WORK INSTRUCTIONS:
From the first line of the data below, copy each line up to the one containing "die_h_um = 43", and include that line too.

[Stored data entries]
-*-
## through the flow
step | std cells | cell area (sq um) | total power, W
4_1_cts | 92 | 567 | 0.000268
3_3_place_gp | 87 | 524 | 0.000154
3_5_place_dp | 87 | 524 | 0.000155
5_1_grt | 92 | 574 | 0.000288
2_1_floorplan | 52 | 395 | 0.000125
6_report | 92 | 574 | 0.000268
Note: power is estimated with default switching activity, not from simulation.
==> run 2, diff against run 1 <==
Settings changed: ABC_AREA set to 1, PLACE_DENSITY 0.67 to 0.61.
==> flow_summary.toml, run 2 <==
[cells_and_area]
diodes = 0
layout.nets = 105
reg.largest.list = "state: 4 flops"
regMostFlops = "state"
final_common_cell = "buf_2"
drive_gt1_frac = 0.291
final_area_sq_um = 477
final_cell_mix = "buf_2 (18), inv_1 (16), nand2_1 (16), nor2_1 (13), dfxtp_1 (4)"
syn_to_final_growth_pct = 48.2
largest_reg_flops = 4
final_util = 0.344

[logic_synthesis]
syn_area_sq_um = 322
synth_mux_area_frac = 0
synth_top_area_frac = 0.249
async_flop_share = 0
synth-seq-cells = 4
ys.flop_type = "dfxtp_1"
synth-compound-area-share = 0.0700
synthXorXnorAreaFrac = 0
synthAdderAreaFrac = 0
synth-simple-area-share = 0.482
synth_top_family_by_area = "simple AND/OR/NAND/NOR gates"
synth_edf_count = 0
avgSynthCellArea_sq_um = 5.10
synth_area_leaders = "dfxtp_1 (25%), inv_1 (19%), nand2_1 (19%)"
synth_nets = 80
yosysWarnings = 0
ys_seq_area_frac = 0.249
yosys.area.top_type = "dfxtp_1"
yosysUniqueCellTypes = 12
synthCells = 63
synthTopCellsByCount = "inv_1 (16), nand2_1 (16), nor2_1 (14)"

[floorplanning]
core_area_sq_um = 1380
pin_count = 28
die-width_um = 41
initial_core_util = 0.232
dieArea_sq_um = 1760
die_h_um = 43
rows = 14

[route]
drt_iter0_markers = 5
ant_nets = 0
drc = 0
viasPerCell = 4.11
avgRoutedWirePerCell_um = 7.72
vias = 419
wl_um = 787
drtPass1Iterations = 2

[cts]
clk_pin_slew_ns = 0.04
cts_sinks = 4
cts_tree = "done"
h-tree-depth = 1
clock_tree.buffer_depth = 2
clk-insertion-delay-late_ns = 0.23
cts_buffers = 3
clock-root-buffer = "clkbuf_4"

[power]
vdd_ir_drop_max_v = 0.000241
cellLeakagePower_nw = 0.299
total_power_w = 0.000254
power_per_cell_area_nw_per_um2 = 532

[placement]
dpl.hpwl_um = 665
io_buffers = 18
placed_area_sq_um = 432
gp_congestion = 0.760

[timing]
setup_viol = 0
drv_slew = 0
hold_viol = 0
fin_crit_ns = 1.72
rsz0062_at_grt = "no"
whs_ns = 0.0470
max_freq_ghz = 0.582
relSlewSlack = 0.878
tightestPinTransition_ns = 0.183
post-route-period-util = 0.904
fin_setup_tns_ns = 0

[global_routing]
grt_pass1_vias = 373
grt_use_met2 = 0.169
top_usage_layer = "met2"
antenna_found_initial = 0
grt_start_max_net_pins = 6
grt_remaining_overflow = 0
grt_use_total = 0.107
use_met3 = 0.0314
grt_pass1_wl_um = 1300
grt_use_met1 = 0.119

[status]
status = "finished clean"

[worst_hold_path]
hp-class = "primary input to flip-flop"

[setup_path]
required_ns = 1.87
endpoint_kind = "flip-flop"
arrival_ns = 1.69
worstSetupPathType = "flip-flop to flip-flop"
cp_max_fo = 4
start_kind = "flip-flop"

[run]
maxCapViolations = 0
[src/hdl/pcx_rle_image_decoder_unit_defines.svh]
// Assertion helpers shared by the decoder modules.
// Each one is used inside a module that has clk and rst_n in scope.
`ifndef PCX_RLE_IMAGE_DECODER_UNIT_DEFINES_SVH
`define PCX_RLE_IMAGE_DECODER_UNIT_DEFINES_SVH

// Condition that must hold at every clock edge outside reset.
`define PCXRLE_ASSERT(label, cond, msg) \
    label: assert property (@(posedge clk) disable iff (!rst_n) (cond)) \
        else $error(msg);

// Antecedent in one cycle implies the consequent in the next.
`define PCXRLE_ASSERT_NEXT(label, ante, cons, msg) \
    label: assert property (@(posedge clk) disable iff (!rst_n) (ante) |=> (cons)) \
        else $error(msg);

`endif

[src/hdl/pcxrle_pkg.sv]
`default_nettype none

package pcxrle_pkg;

    localparam logic [7:0] RUN_BASE     = 8'd192;
    localparam logic [7:0] PALETTE_MARK = 8'd12;
    localparam logic [6:0] HEADER_LAST  = 7'd127;
    localparam logic [9:0] PALETTE_LEN  = 10'd768;

    localparam int CMD_DEPTH = 4;
    localparam int CMD_PTR_W = $clog2(CMD_DEPTH);
    localparam int CMD_CNT_W = $clog2(CMD_DEPTH + 1);

    typedef enum logic [2:0] {
        PH_HEADER  = 3'd0,
        PH_PIXELS  = 3'd1,
        PH_MARKER  = 3'd2,
        PH_PALETTE = 3'd3,
        PH_DONE    = 3'd4,
        PH_ERROR   = 3'd5
    } phase_t;

    typedef enum logic [2:0] {
        KIND_PIXEL    = 3'd0,
        KIND_PALETTE  = 3'd1,
        KIND_DIMS     = 3'd2,
        KIND_HDR_ERR  = 3'd3,
        KIND_MARK_ERR = 3'd4,
        KIND_OVERFLOW = 3'd5
    } res_kind_t;

    // One queued job for the back end. Pixel jobs repeat value count times;
    // every other kind gives exactly one result.
    typedef struct packed {
        res_kind_t   kind;
        logic [7:0]  value;
        logic [31:0] position;
        logic [16:0] width;
        logic [16:0] height;
        logic [5:0]  count;
    } cmd_t;

    // Signature bytes at the head of the header.
    function automatic logic [7:0] magic_byte(input logic [1:0] idx);
        logic [7:0] b;
        case (idx)
            2'd0:    b = 8'd10;
            2'd1:    b = 8'd5;
            2'd2:    b = 8'd1;
            default: b = 8'd8;
        endcase
        return b;
    endfunction

endpackage

`default_nettype wire

[src/hdl/pcxrle_front.sv]
`default_nettype none

module pcxrle_front
    import pcxrle_pkg::*;
(
    input  logic       clk,
    input  logic       rst_n,
    input  logic       in_valid,
    output logic       in_ready,
    input  logic [7:0] in_byte,
    input  logic       in_start,
    input  logic       q_full,
    output logic       q_push,
    output cmd_t       q_cmd
);

    phase_t      phase_reg, phase_next;
    logic [6:0]  hcnt_reg, hcnt_next;
    logic [16:0] width_reg, width_next;
    logic [16:0] height_reg, height_next;
    logic [16:0] row_reg, row_next;
    logic [16:0] col_reg, col_next;
    logic        run_pend_reg, run_pend_next;
    logic [5:0]  run_len_reg, run_len_next;
    logic [9:0]  pal_reg, pal_next;

    // state as seen by this byte: a file start clears it first
    phase_t      phase_eff;
    logic [6:0]  hcnt_eff;
    logic [16:0] width_eff, height_eff, row_eff, col_eff;
    logic        run_pend_eff;
    logic [5:0]  run_len_eff;
    logic [9:0]  pal_eff;

    logic        accept;
    logic [5:0]  step;
    logic [16:0] col_sum;
    logic [16:0] row_inc;
    logic [9:0]  pal_inc;

    assign in_ready = !q_full;
    assign accept   = in_valid && in_ready;

    always_ff @(posedge clk or negedge rst_n) begin
        if (!rst_n) begin
            phase_reg    <= PH_HEADER;
            hcnt_reg     <= '0;
            width_reg    <= '0;
            height_reg   <= '0;
            row_reg      <= '0;
            col_reg      <= '0;
            run_pend_reg <= 1'b0;
            run_len_reg  <= '0;
            pal_reg      <= '0;
        end
        else begin
            phase_reg    <= phase_next;
            hcnt_reg     <= hcnt_next;
            width_reg    <= width_next;
            height_reg   <= height_next;
            row_reg      <= row_next;
            col_reg      <= col_next;
            run_pend_reg <= run_pend_next;
            run_len_reg  <= run_len_next;
            pal_reg      <= pal_next;
        end
    end

    always_comb begin
        phase_eff    = in_start ? PH_HEADER : phase_reg;
        hcnt_eff     = in_start ? 7'd0 : hcnt_reg;
        width_eff    = in_start ? 17'd0 : width_reg;
        height_eff   = in_start ? 17'd0 : height_reg;
        row_eff      = in_start ? 17'd0 : row_reg;
        col_eff      = in_start ? 17'd0 : col_reg;
        run_pend_eff = in_start ? 1'b0 : run_pend_reg;
        run_len_eff  = in_start ? 6'd0 : run_len_reg;
        pal_eff      = in_start ? 10'd0 : pal_reg;

        step    = run_pend_eff ? run_len_eff : 6'd1;
        col_sum = col_eff + {11'd0, step};
        row_inc = row_eff + 17'd1;
        pal_inc = pal_eff + 10'd1;

        phase_next    = phase_reg;
        hcnt_next     = hcnt_reg;
        width_next    = width_reg;
        height_next   = height_reg;
        row_next      = row_reg;
        col_next      = col_reg;
        run_pend_next = run_pend_reg;
        run_len_next  = run_len_reg;
        pal_next      = pal_reg;

        q_push         = 1'b0;
        q_cmd.kind     = KIND_PIXEL;
        q_cmd.value    = in_byte;
        q_cmd.position = '0;
        q_cmd.width    = '0;
        q_cmd.height   = '0;
        q_cmd.count    = 6'd1;

        if (accept) begin
            phase_next    = phase_eff;
            hcnt_next     = hcnt_eff;
            width_next    = width_eff;
            height_next   = height_eff;
            row_next      = row_eff;
            col_next      = col_eff;
            run_pend_next = run_pend_eff;
            run_len_next  = run_len_eff;
            pal_next      = pal_eff;

            unique case (phase_eff)
                PH_HEADER: begin
                    if (hcnt_eff[6:2] == 5'd0 && in_byte != magic_byte(hcnt_eff[1:0])) begin
                        q_push         = 1'b1;
                        q_cmd.kind     = KIND_HDR_ERR;
                        q_cmd.position = {25'd0, hcnt_eff};
                        phase_next     = PH_ERROR;
                    end
                    else begin
                        case (hcnt_eff)
                            7'd8:    width_next  = {1'b0, width_eff[15:8], in_byte};
                            7'd9:    width_next  = {1'b0, in_byte, width_eff[7:0]};
                            7'd10:   height_next = {1'b0, height_eff[15:8], in_byte};
                            7'd11:   height_next = {1'b0, in_byte, height_eff[7:0]};
                            default: ;
                        endcase
                        if (hcnt_eff == HEADER_LAST) begin
                            width_next   = {1'b0, width_eff[15:0]} + 17'd1;
                            height_next  = {1'b0, height_eff[15:0]} + 17'd1;
                            q_push       = 1'b1;
                            q_cmd.kind   = KIND_DIMS;
                            q_cmd.value  = '0;
                            q_cmd.width  = width_next;
                            q_cmd.height = height_next;
                            phase_next   = PH_PIXELS;
                            row_next     = '0;
                            col_next     = '0;
                        end
                        hcnt_next = hcnt_eff + 7'd1;
                    end
                end
                PH_PIXELS: begin
                    if (!run_pend_eff && in_byte > RUN_BASE) begin
                        // run count byte; the count is the low six bits
                        run_pend_next = 1'b1;
                        run_len_next  = in_byte[5:0];
                    end
                    else begin
                        q_push        = 1'b1;
                        q_cmd.count   = step;
                        run_pend_next = 1'b0;
                        col_next      = col_sum;
                        // row end is judged once the whole run is placed
                        if (col_sum >= width_eff) begin
                            col_next = '0;
                            row_next = row_inc;
                            if (row_inc >= height_eff) begin
                                phase_next = PH_MARKER;
                            end
                        end
                    end
                end
                PH_MARKER: begin
                    if (in_byte != PALETTE_MARK) begin
                        q_push     = 1'b1;
                        q_cmd.kind = KIND_MARK_ERR;
                    end
                    phase_next = PH_PALETTE;
                    pal_next   = '0;
                end
                PH_PALETTE: begin
                    q_push         = 1'b1;
                    q_cmd.kind     = KIND_PALETTE;
                    q_cmd.position = {22'd0, pal_eff};
                    pal_next       = pal_inc;
                    if (pal_inc >= PALETTE_LEN) begin
                        phase_next = PH_DONE;
                    end
                end
                default: ;
            endcase
        end
    end

endmodule

`default_nettype wire

[src/hdl/pcxrle_cmd_fifo.sv]
`default_nettype none

`include "pcx_rle_image_decoder_unit_defines.svh"

module pcxrle_cmd_fifo
    import pcxrle_pkg::*;
(
    input  logic clk,
    input  logic rst_n,
    input  logic push,
    input  cmd_t push_cmd,
    input  logic pop,
    output cmd_t head_cmd,
    output logic full,
    output logic empty
);

    cmd_t                 entry_reg [CMD_DEPTH];
    logic [CMD_PTR_W-1:0] wr_ptr_reg, rd_ptr_reg;
    logic [CMD_CNT_W-1:0] count_reg;

    assign full     = (count_reg == CMD_CNT_W'(CMD_DEPTH));
    assign empty    = (count_reg == '0);
    assign head_cmd = entry_reg[rd_ptr_reg];

    always_ff @(posedge clk) begin
        if (push) begin
            entry_reg[wr_ptr_reg] <= push_cmd;
        end
    end

    always_ff @(posedge clk or negedge rst_n) begin
        if (!rst_n) begin
            wr_ptr_reg <= '0;
            rd_ptr_reg <= '0;
            count_reg  <= '0;
        end
        else begin
            if (push) begin
                wr_ptr_reg <= wr_ptr_reg + 1'b1;
            end
            if (pop) begin
                rd_ptr_reg <= rd_ptr_reg + 1'b1;
            end
            case ({push, pop})
                2'b10:   count_reg <= count_reg + 1'b1;
                2'b01:   count_reg <= count_reg - 1'b1;
                default: ;
            endcase
        end
    end

    `PCXRLE_ASSERT(a_no_overflow, !(push && full), "command queue written while full")
    `PCXRLE_ASSERT(a_no_underflow, !(pop && empty), "command queue read while empty")
    `PCXRLE_ASSERT_NEXT(a_count_up, push && !pop, count_reg == $past(count_reg) + 1'b1, "queue count did not advance")

endmodule

`default_nettype wire

[src/hdl/pcxrle_back.sv]
`default_nettype none

`include "pcx_rle_image_decoder_unit_defines.svh"

module pcxrle_back
    import pcxrle_pkg::*;
(
    input  logic        clk,
    input  logic        rst_n,
    input  logic        q_empty,
    output logic        q_pop,
    input  cmd_t        q_head,
    output logic        out_valid,
    input  logic        out_ready,
    output res_kind_t   out_kind,
    output logic [7:0]  out_value,
    output logic [31:0] out_position,
    output logic [16:0] out_width,
    output logic [16:0] out_height,
    output logic        out_last
);

    cmd_t        cur_reg;
    logic        busy_reg;
    logic [5:0]  cnt_reg;
    logic [31:0] pos_reg;
    logic [32:0] total_reg;
    logic        ov_reg;
    res_kind_t   okind_reg;
    logic [7:0]  oval_reg;
    logic [31:0] opos_reg;
    logic [16:0] ow_reg, oh_reg;
    logic        olast_reg;

    logic        load;
    logic        final_one;
    logic [32:0] area;
    res_kind_t   pix_kind;

    assign load      = busy_reg && (!ov_reg || out_ready);
    assign final_one = (cnt_reg == 6'd1);
    assign q_pop     = !q_empty && (!busy_reg || (load && final_one));
    assign area      = {16'd0, cur_reg.width} * {16'd0, cur_reg.height};
    assign pix_kind  = ({1'b0, pos_reg} >= total_reg) ? KIND_OVERFLOW : KIND_PIXEL;

    always_ff @(posedge clk or negedge rst_n) begin
        if (!rst_n) begin
            busy_reg  <= 1'b0;
            cnt_reg   <= '0;
            pos_reg   <= '0;
            total_reg <= '0;
            ov_reg    <= 1'b0;
        end
        else begin
            if (load) begin
                cnt_reg <= cnt_reg - 6'd1;
                if (cur_reg.kind == KIND_PIXEL) begin
                    pos_reg <= pos_reg + 32'd1;
                end
                else if (cur_reg.kind == KIND_DIMS) begin
                    pos_reg   <= '0;
                    total_reg <= area;
                end
                if (final_one) begin
                    busy_reg <= 1'b0;
                end
            end
            if (q_pop) begin
                busy_reg <= 1'b1;
                cnt_reg  <= q_head.count;
            end
            if (load) begin
                ov_reg <= 1'b1;
            end
            else if (out_ready) begin
                ov_reg <= 1'b0;
            end
        end
    end

    always_ff @(posedge clk) begin
        if (q_pop) begin
            cur_reg <= q_head;
        end
        if (load) begin
            okind_reg <= (cur_reg.kind == KIND_PIXEL) ? pix_kind : cur_reg.kind;
            oval_reg  <= cur_reg.value;
            opos_reg  <= (cur_reg.kind == KIND_PIXEL) ? pos_reg : cur_reg.position;
            ow_reg    <= cur_reg.width;
            oh_reg    <= cur_reg.height;
            olast_reg <= final_one;
        end
    end

    assign out_valid    = ov_reg;
    assign out_kind     = okind_reg;
    assign out_value    = oval_reg;
    assign out_position = opos_reg;
    assign out_width    = ow_reg;
    assign out_height   = oh_reg;
    assign out_last     = olast_reg;

    `PCXRLE_ASSERT(a_busy_count, !busy_reg || cnt_reg != 6'd0, "active job with no results left")
    `PCXRLE_ASSERT_NEXT(a_dims_restart, load && cur_reg.kind == KIND_DIMS, pos_reg == 32'd0,
                        "pixel index not cleared by dimensions")

endmodule

`default_nettype wire

[src/hdl/pcx_rle_image_decoder_unit.sv]
// PCX 8-bit run-length image decoder. Feed the file one byte per transfer on the s_ side,
// with s_tuser high on the first byte of each file. The 128-byte header is checked
// (bytes 0..3 must read 10, 5, 1, 8); a mismatch yields one header-error result and the
// rest of the file is ignored. After the header one dimensions result carries width and
// height (header bytes 8..11 plus one). Pixel data then expand into one result per pixel,
// tagged as overflow when the linear index reaches width*height. A wrong palette marker
// gives one marker-error result, and the 768 palette bytes follow as palette results.
// m_tlast marks the final result caused by one input byte. A run count byte produces
// nothing, and the run data byte then makes the back end give one result per pixel
// (1 to 63). The front end keeps taking bytes until the 4-entry job queue between the
// two halves fills, so input stalls are set by run lengths and by m_tready. No clearing
// pass after reset; the block takes bytes as soon as reset is released.
`default_nettype none

module pcx_rle_image_decoder_unit
    import pcxrle_pkg::*;
(
    input  logic        clk,
    input  logic        rst_n,
    input  logic        s_tvalid,
    output logic        s_tready,
    input  logic [7:0]  s_tdata,   // [7:0] data_byte
    input  logic        s_tuser,   // [0] file_start
    output logic        m_tvalid,
    input  logic        m_tready,
    output logic [79:0] m_tdata,   // [7:0] value, [39:8] position, [56:40] image_width,
                                   // [73:57] image_height, [79:74] zero
    output logic [2:0]  m_tuser,   // [2:0] kind
    output logic        m_tlast    // last result of the input byte
);

    // front end to queue
    logic q_push;
    cmd_t q_in_cmd;
    logic q_full;

    // queue to back end
    logic q_pop;
    logic q_empty;
    cmd_t q_head;

    res_kind_t   out_kind;
    logic [7:0]  out_value;
    logic [31:0] out_position;
    logic [16:0] out_width;
    logic [16:0] out_height;

    // Parses the header, tracks rows/columns and phase, one job per byte at most.
    pcxrle_front u_front (
        .clk      (clk),
        .rst_n    (rst_n),
        .in_valid (s_tvalid),
        .in_ready (s_tready),
        .in_byte  (s_tdata),
        .in_start (s_tuser),
        .q_full   (q_full),
        .q_push   (q_push),
        .q_cmd    (q_in_cmd)
    );

    // Short job queue so a long run does not hold up parsing right away.
    pcxrle_cmd_fifo u_fifo (
        .clk      (clk),
        .rst_n    (rst_n),
        .push     (q_push),
        .push_cmd (q_in_cmd),
        .pop      (q_pop),
        .head_cmd (q_head),
        .full     (q_full),
        .empty    (q_empty)
    );

    // Expands runs, numbers pixels, judges overflow, drives the output register.
    pcxrle_back u_back (
        .clk          (clk),
        .rst_n        (rst_n),
        .q_empty      (q_empty),
        .q_pop        (q_pop),
        .q_head       (q_head),
        .out_valid    (m_tvalid),
        .out_ready    (m_tready),
        .out_kind     (out_kind),
        .out_value    (out_value),
        .out_position (out_position),
        .out_width    (out_width),
        .out_height   (out_height),
        .out_last     (m_tlast)
    );

    assign m_tdata = {6'd0, out_height, out_width, out_position, out_value};
    assign m_tuser = out_kind;

endmodule

`default_nettype wire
-*-
WORKED SOLUTION:
## through the flow
step | std cells | cell area (sq um) | total power, W
4_1_cts | 92 | 567 | 0.000268
3_3_place_gp | 87 | 524 | 0.000154
3_5_place_dp | 87 | 524 | 0.000155
5_1_grt | 92 | 574 | 0.000288
2_1_floorplan | 52 | 395 | 0.000125
6_report | 92 | 574 | 0.000268
Note: power is estimated with default switching activity, not from simulation.
==> run 2, diff against run 1 <==
Settings changed: ABC_AREA set to 1, PLACE_DENSITY 0.67 to 0.61.
==> flow_summary.toml, run 2 <==
[cells_and_area]
diodes = 0
layout.nets = 105
reg.largest.list = "state: 4 flops"
regMostFlops = "state"
final_common_cell = "buf_2"
drive_gt1_frac = 0.291
final_area_sq_um = 477
final_cell_mix = "buf_2 (18), inv_1 (16), nand2_1 (16), nor2_1 (13), dfxtp_1 (4)"
syn_to_final_growth_pct = 48.2
largest_reg_flops = 4
final_util = 0.344

[logic_synthesis]
syn_area_sq_um = 322
synth_mux_area_frac = 0
synth_top_area_frac = 0.249
async_flop_share = 0
synth-seq-cells = 4
ys.flop_type = "dfxtp_1"
synth-compound-area-share = 0.0700
synthXorXnorAreaFrac = 0
synthAdderAreaFrac = 0
synth-simple-area-share = 0.482
synth_top_family_by_area = "simple AND/OR/NAND/NOR gates"
synth_edf_count = 0
avgSynthCellArea_sq_um = 5.10
synth_area_leaders = "dfxtp_1 (25%), inv_1 (19%), nand2_1 (19%)"
synth_nets = 80
yosysWarnings = 0
ys_seq_area_frac = 0.249
yosys.area.top_type = "dfxtp_1"
yosysUniqueCellTypes = 12
synthCells = 63
synthTopCellsByCount = "inv_1 (16), nand2_1 (16), nor2_1 (14)"

[floorplanning]
core_area_sq_um = 1380
pin_count = 28
die-width_um = 41
initial_core_util = 0.232
dieArea_sq_um = 1760
die_h_um = 43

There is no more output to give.